== Exercise objective ==
Could you find every line in the entries below that holds the word "track" and copy it?

== Source material ==
▬▬▬▬▬▬▬▬▬▬
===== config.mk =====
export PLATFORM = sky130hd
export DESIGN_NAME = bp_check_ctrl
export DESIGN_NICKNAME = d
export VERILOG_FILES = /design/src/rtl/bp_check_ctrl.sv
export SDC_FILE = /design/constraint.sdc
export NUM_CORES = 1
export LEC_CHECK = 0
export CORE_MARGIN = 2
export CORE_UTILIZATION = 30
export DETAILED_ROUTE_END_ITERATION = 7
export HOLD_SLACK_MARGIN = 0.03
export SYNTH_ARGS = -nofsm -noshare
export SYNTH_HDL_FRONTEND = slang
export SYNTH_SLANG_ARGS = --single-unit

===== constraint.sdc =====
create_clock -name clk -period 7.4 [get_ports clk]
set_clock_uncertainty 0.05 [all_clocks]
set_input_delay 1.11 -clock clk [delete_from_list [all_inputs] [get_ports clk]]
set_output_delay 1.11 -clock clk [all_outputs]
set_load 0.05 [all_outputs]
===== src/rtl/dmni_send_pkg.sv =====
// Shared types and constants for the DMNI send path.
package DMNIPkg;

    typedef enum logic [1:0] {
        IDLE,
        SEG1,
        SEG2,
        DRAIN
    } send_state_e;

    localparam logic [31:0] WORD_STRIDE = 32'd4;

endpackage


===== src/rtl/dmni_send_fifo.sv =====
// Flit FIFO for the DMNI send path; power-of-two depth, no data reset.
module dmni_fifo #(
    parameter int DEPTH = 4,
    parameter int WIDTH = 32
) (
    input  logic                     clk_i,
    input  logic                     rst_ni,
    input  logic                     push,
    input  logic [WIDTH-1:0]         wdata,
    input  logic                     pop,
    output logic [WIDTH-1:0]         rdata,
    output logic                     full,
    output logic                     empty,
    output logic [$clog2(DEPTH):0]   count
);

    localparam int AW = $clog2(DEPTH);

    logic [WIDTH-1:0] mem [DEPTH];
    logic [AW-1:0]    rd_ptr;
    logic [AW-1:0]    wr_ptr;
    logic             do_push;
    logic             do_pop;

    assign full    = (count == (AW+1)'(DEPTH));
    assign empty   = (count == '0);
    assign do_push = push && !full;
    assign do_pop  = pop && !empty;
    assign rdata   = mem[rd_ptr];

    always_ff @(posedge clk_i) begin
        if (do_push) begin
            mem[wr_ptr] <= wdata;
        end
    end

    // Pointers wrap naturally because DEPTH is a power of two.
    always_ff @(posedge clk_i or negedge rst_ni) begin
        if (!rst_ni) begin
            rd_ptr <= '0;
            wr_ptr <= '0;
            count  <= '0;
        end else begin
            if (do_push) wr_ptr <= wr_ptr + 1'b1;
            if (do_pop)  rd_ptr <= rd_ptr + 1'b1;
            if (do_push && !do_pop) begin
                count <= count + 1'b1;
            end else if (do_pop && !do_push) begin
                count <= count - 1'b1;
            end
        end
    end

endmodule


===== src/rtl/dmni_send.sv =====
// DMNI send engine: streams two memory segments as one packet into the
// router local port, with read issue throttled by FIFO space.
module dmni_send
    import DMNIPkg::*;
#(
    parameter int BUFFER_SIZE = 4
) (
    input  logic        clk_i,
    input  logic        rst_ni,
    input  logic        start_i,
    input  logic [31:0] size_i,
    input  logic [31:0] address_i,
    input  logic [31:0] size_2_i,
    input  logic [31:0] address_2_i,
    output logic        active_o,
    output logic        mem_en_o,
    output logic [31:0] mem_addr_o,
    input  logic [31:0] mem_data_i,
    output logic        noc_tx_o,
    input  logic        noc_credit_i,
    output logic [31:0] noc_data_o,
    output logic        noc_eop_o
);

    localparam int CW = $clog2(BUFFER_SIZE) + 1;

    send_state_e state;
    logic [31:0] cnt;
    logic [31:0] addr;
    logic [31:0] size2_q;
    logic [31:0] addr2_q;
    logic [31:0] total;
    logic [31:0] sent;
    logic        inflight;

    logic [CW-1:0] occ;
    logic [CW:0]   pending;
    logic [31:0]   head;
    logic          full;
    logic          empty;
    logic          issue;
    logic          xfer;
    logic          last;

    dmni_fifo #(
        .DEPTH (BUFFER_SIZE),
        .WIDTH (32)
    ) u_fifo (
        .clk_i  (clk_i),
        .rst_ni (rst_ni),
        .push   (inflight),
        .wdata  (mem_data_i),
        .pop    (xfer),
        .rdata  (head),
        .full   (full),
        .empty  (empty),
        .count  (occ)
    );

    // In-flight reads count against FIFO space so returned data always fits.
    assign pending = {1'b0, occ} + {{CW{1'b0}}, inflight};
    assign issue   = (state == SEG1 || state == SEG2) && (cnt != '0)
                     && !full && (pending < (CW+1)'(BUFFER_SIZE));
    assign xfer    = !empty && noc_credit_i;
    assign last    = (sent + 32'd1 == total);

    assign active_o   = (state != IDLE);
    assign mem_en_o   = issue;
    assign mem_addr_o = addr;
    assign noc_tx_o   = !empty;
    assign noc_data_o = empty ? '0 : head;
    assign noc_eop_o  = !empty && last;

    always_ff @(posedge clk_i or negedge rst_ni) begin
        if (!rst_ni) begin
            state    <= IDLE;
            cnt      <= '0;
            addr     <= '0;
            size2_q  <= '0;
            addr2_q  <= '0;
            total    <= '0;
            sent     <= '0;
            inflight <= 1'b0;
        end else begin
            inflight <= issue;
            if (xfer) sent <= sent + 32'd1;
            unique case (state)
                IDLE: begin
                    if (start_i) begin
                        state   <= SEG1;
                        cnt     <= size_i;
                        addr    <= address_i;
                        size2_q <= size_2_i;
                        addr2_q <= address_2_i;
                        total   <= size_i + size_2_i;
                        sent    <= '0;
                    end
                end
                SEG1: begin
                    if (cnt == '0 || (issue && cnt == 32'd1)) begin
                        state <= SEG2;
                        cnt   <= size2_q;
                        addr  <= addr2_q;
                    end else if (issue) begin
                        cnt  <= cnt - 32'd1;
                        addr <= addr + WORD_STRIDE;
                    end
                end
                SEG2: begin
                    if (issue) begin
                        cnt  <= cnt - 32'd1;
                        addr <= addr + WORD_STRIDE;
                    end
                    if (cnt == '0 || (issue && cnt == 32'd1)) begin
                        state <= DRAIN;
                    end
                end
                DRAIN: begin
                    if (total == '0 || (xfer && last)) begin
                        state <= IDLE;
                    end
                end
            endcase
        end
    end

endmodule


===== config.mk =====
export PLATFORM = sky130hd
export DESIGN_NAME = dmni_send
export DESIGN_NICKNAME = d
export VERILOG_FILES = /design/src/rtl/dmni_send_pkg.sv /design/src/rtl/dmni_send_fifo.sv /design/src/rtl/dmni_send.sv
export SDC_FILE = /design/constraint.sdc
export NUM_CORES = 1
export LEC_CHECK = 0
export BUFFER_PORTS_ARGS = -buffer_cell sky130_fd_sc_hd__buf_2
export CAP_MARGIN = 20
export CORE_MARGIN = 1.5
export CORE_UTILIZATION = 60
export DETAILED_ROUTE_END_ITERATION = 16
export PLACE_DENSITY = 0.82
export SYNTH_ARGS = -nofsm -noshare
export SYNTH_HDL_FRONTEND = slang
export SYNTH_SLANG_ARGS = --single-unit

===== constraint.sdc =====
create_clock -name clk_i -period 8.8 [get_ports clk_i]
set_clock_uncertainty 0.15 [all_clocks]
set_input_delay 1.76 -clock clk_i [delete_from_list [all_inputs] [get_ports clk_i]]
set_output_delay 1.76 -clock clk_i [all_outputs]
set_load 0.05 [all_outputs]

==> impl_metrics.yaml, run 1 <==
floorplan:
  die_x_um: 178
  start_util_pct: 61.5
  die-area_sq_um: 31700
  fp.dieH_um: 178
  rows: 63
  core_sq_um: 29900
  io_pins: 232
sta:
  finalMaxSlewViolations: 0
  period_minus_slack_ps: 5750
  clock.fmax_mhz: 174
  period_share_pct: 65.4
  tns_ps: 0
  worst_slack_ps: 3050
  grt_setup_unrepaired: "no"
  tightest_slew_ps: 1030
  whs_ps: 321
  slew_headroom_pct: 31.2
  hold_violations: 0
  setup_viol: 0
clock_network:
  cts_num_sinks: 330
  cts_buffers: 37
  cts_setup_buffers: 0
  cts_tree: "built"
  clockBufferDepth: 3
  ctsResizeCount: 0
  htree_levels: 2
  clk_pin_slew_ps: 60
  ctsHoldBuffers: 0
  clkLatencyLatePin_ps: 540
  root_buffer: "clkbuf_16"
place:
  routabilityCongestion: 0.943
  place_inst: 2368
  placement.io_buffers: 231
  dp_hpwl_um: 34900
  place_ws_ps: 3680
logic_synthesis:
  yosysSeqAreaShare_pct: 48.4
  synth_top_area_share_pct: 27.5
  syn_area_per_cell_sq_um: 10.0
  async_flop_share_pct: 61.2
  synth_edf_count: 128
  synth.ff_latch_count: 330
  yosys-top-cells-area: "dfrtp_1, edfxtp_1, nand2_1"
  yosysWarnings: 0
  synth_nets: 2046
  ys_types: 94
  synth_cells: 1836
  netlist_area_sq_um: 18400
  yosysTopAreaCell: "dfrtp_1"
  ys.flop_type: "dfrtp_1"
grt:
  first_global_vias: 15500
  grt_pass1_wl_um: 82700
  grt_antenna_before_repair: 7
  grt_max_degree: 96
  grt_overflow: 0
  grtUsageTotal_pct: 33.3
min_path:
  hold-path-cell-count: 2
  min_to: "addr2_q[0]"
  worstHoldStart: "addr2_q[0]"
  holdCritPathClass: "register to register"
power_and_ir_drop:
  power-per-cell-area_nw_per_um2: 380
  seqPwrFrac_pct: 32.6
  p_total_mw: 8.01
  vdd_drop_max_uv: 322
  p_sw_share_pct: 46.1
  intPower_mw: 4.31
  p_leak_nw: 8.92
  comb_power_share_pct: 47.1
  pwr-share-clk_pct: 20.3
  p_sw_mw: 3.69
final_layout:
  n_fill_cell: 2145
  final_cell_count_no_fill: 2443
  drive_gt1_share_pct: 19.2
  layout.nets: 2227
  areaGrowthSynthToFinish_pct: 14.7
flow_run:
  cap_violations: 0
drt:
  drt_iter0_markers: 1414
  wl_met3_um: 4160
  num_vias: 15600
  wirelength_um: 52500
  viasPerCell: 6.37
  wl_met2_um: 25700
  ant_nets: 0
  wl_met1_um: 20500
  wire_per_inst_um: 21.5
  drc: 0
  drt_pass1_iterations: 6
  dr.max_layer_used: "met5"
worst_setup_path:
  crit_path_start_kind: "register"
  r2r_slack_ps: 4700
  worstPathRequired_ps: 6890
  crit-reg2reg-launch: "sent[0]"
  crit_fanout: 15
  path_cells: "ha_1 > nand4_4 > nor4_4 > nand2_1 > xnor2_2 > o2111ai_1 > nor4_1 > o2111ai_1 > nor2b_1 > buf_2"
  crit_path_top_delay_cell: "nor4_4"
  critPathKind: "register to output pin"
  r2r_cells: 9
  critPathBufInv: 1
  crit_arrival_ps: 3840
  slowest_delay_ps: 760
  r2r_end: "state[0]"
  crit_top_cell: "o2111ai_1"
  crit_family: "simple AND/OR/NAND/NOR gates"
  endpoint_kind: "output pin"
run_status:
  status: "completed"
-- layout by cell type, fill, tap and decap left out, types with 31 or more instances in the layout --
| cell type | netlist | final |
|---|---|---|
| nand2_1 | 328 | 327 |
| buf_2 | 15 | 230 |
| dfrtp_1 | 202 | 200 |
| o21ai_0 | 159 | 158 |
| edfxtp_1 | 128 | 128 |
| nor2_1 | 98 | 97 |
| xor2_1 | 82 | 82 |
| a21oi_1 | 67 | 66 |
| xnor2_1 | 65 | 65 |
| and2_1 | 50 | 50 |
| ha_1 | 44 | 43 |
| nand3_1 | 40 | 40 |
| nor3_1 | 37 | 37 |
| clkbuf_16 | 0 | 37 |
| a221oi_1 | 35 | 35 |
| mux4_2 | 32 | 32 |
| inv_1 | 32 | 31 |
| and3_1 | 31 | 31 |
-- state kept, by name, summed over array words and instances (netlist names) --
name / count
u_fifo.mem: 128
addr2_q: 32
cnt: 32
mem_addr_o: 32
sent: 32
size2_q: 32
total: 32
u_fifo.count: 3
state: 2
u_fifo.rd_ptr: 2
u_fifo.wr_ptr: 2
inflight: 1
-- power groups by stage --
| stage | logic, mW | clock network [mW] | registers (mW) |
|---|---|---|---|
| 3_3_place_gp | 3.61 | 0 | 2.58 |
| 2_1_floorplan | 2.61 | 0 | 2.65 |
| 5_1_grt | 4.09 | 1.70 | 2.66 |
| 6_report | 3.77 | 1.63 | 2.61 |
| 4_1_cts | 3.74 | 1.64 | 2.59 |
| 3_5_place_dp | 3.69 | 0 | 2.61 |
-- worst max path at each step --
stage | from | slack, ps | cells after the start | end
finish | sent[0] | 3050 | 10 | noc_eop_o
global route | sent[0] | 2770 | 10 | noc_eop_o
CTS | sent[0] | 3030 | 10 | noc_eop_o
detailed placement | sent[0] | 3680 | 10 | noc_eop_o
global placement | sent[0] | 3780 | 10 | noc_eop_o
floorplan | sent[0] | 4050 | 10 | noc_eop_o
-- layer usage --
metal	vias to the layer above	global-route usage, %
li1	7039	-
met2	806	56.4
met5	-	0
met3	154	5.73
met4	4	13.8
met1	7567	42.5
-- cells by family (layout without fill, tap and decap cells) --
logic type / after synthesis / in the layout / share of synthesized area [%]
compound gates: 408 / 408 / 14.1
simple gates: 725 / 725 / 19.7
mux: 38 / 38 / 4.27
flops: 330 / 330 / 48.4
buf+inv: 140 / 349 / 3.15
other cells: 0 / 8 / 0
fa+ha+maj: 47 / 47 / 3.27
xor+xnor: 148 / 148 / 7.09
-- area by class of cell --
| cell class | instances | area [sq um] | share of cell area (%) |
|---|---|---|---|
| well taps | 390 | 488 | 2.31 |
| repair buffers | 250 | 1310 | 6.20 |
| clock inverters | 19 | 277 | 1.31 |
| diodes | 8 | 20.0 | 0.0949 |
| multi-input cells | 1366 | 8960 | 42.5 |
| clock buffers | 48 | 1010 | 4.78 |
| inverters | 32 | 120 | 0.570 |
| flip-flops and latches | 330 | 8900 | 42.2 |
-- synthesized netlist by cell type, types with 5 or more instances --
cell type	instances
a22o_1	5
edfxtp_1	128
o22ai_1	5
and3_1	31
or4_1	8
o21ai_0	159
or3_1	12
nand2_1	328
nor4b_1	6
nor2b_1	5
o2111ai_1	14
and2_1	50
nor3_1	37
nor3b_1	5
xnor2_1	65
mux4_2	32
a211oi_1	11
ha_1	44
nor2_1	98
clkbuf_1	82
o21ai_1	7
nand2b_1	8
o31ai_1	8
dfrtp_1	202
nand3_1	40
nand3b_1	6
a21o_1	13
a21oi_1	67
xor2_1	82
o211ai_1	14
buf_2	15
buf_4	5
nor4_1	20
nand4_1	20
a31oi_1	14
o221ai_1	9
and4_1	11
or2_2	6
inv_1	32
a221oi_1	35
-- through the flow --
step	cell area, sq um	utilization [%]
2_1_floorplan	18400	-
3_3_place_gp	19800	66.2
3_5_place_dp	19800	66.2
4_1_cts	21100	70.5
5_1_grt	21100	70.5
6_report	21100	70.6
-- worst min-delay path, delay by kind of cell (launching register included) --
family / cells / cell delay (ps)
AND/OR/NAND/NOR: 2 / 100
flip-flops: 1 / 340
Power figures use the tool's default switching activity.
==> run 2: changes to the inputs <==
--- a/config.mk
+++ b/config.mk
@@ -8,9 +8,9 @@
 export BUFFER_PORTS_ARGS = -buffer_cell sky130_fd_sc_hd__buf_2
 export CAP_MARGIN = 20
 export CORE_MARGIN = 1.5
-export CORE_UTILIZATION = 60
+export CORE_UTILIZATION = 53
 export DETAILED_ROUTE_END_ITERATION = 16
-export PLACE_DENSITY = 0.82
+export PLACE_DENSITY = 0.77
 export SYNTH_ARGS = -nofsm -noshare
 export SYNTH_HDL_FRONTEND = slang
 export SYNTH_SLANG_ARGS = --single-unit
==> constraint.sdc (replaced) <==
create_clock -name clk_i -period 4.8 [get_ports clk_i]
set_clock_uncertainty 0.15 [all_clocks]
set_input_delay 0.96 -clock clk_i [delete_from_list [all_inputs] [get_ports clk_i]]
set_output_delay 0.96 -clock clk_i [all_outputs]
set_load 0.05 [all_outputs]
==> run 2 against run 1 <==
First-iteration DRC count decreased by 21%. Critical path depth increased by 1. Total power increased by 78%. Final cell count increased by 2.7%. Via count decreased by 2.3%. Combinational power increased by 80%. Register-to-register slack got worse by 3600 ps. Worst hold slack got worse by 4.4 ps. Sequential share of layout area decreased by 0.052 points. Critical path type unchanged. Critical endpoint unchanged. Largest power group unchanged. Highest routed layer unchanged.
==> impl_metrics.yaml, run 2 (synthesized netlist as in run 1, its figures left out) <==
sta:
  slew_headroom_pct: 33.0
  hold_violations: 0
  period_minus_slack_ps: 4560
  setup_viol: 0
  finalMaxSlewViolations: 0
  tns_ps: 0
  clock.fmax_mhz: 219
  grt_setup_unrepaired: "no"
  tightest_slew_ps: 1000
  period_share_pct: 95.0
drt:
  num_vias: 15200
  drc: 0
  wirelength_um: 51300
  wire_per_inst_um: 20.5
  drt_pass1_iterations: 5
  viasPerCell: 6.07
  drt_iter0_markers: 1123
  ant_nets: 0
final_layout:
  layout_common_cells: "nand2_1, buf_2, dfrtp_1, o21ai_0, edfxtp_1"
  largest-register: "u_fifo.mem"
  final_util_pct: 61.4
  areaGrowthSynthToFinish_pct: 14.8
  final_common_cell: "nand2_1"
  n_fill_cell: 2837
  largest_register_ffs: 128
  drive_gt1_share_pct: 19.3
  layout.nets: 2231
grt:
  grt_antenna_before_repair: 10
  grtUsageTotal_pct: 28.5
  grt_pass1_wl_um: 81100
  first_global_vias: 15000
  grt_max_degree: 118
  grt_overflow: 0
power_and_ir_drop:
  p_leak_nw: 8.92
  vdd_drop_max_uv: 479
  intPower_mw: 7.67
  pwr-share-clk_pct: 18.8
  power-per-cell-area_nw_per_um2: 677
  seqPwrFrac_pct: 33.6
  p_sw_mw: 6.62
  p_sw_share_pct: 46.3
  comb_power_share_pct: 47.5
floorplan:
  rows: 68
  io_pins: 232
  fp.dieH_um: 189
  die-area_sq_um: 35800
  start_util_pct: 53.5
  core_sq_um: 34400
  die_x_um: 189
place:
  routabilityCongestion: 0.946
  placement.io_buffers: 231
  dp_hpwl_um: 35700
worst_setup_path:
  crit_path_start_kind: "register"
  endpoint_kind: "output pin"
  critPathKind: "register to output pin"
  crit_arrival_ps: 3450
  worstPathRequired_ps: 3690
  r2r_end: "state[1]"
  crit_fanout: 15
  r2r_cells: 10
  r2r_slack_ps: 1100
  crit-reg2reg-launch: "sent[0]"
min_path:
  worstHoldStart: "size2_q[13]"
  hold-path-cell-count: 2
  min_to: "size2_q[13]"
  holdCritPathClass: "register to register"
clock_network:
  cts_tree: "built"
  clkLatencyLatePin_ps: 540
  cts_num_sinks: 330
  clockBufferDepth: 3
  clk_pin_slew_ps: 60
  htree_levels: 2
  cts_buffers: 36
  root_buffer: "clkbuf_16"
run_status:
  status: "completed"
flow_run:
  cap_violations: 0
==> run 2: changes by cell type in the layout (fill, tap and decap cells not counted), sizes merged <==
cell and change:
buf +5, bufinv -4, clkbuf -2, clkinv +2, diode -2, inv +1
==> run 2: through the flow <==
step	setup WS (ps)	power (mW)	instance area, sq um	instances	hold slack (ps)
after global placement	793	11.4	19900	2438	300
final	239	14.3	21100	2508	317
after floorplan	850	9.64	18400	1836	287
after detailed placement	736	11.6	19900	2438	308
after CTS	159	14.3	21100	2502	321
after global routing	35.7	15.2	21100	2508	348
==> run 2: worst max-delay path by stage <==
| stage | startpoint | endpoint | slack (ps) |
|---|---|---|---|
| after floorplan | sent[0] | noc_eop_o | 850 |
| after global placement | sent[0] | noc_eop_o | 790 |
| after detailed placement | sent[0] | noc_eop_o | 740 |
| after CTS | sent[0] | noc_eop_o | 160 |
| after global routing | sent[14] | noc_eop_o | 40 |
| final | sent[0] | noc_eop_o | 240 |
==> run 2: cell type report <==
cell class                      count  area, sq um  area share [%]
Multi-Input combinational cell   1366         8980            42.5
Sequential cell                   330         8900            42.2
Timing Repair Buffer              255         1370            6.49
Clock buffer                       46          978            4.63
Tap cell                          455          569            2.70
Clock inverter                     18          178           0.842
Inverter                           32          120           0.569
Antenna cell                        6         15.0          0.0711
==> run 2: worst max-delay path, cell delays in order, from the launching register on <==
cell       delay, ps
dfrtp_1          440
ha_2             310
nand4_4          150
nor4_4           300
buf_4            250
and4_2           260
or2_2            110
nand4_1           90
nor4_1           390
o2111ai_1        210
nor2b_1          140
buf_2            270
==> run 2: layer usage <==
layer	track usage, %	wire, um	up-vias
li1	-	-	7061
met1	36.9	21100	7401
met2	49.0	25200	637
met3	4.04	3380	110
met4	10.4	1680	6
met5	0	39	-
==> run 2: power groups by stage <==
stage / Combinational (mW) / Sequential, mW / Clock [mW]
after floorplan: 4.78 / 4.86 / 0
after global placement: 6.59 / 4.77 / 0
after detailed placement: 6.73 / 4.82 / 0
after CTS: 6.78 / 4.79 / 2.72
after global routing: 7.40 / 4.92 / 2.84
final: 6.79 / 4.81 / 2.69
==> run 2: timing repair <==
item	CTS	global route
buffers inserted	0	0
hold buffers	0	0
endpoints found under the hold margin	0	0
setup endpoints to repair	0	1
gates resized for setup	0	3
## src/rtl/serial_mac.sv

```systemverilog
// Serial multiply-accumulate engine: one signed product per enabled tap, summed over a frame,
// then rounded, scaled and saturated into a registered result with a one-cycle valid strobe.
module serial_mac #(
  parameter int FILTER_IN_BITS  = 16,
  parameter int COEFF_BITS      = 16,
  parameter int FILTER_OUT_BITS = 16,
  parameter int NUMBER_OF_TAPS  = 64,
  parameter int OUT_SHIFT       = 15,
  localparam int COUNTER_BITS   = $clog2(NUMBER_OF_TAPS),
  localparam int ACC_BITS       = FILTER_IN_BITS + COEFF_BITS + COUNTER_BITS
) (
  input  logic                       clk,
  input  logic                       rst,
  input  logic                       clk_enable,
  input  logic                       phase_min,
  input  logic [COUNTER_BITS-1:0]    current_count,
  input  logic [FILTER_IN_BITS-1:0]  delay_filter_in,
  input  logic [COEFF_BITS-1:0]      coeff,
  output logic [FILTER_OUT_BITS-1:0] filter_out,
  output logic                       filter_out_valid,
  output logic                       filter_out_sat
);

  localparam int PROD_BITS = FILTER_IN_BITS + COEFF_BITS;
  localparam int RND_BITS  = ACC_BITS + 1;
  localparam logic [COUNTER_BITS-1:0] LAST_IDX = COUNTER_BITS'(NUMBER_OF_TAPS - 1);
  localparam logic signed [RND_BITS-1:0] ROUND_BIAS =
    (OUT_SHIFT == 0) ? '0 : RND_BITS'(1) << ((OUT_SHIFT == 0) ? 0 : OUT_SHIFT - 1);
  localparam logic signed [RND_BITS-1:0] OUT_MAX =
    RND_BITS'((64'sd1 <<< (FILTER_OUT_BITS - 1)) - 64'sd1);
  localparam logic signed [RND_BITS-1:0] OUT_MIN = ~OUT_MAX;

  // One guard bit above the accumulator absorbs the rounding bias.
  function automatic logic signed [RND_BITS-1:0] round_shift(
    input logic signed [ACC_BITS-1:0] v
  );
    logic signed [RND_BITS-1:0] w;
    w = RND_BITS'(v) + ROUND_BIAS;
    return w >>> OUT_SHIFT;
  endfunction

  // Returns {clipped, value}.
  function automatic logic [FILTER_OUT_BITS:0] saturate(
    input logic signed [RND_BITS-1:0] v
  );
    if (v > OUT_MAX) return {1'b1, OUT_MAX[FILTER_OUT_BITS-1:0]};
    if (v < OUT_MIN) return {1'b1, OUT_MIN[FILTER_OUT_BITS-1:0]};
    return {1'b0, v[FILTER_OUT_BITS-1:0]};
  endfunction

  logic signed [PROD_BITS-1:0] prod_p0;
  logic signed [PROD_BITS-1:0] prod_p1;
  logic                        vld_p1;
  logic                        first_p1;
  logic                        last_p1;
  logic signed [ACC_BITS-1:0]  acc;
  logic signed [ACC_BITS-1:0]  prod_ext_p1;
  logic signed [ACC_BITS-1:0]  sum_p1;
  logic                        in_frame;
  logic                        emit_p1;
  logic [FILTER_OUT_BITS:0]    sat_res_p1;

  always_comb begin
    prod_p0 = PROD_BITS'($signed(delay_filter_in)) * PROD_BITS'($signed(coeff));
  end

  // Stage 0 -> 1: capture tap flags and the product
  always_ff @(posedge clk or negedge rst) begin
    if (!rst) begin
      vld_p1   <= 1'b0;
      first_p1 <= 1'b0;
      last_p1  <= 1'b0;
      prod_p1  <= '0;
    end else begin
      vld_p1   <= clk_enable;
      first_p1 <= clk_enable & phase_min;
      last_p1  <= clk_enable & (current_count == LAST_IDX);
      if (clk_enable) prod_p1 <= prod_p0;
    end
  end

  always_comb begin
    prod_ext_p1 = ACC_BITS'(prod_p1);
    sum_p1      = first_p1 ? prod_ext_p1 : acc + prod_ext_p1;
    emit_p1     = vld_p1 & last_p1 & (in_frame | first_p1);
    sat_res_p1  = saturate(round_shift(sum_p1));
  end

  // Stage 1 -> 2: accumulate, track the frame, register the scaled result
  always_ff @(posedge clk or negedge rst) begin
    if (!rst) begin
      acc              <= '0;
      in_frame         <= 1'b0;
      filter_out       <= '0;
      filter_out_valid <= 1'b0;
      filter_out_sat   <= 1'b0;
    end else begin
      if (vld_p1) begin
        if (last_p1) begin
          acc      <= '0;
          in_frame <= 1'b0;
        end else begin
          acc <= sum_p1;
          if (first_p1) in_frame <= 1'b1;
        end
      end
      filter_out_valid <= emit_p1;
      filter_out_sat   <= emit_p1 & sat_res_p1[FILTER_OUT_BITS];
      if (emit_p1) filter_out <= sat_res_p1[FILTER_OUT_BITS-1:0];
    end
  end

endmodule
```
▬▬▬▬▬▬▬▬▬▬
== Output of the exercise ==
layer	track usage, %	wire, um	up-vias
  // Stage 1 -> 2: accumulate, track the frame, register the scaled result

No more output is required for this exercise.